Sunday, July 17, 2016

I'm a bird in a fucking cage.

It's currently 2:10 AM and I've been freaking out for a good hour now.

I'm not going to catch you up on what's happened this past month but I'll tell you about what's happening now.

I am currently trapped at my mothers house. Literally, I've been trapped and I don't know how to get out.

I became trapped last Monday when I decided that it was time to go home to my boyfriend instead of leaving him and moving elsewhere.

It was more than obvious that everyone in my life other than my boyfriend had strong opinions about how I should be moving to Kelowna.
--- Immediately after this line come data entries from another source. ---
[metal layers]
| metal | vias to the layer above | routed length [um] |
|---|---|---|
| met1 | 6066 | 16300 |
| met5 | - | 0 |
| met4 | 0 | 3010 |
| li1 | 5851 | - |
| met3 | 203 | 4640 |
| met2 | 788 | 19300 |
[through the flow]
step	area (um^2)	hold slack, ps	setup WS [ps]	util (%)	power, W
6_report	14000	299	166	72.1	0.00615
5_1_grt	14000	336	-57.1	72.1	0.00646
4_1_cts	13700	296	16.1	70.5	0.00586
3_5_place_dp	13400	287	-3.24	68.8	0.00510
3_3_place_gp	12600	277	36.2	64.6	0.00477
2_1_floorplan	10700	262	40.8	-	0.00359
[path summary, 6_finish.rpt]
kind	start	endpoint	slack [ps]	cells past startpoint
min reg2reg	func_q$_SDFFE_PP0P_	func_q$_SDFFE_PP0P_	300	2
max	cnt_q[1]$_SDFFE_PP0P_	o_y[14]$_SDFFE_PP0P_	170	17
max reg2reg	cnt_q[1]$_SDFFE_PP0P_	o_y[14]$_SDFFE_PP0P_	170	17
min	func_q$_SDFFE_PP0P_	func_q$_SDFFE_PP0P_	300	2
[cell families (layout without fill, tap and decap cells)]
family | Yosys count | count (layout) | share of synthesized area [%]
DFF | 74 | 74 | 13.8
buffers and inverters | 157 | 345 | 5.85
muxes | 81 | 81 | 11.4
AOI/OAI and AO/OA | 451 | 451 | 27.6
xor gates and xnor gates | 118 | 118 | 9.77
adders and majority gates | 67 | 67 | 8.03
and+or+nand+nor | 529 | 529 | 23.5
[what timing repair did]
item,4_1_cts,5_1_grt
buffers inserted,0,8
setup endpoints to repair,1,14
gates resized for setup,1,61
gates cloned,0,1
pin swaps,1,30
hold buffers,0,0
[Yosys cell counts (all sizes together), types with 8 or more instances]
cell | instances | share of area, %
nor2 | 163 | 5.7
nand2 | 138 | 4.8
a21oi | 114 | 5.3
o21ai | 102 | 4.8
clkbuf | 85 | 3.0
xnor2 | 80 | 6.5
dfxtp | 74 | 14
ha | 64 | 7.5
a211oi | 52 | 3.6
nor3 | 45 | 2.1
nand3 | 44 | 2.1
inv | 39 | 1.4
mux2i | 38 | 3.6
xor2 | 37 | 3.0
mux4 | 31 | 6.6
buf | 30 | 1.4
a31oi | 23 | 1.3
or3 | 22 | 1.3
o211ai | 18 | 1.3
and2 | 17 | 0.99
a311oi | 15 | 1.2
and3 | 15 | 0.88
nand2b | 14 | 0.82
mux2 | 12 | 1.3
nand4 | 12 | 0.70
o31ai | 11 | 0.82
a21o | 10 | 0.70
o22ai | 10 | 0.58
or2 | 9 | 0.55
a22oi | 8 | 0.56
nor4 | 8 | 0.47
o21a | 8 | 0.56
I had ultimatums set with friends and family, people yelling at me for even thinking about going back, people hating me for going back, like it was a lot. Which hurts. But whatever, I'm pretty used to people leaving me by now. I'm surprised I have one and a half people left in my life.

Anyway, I decided to go back. I had all my shit packed in my car, had fought with my mom in the driveway for an hour and was ready to go!!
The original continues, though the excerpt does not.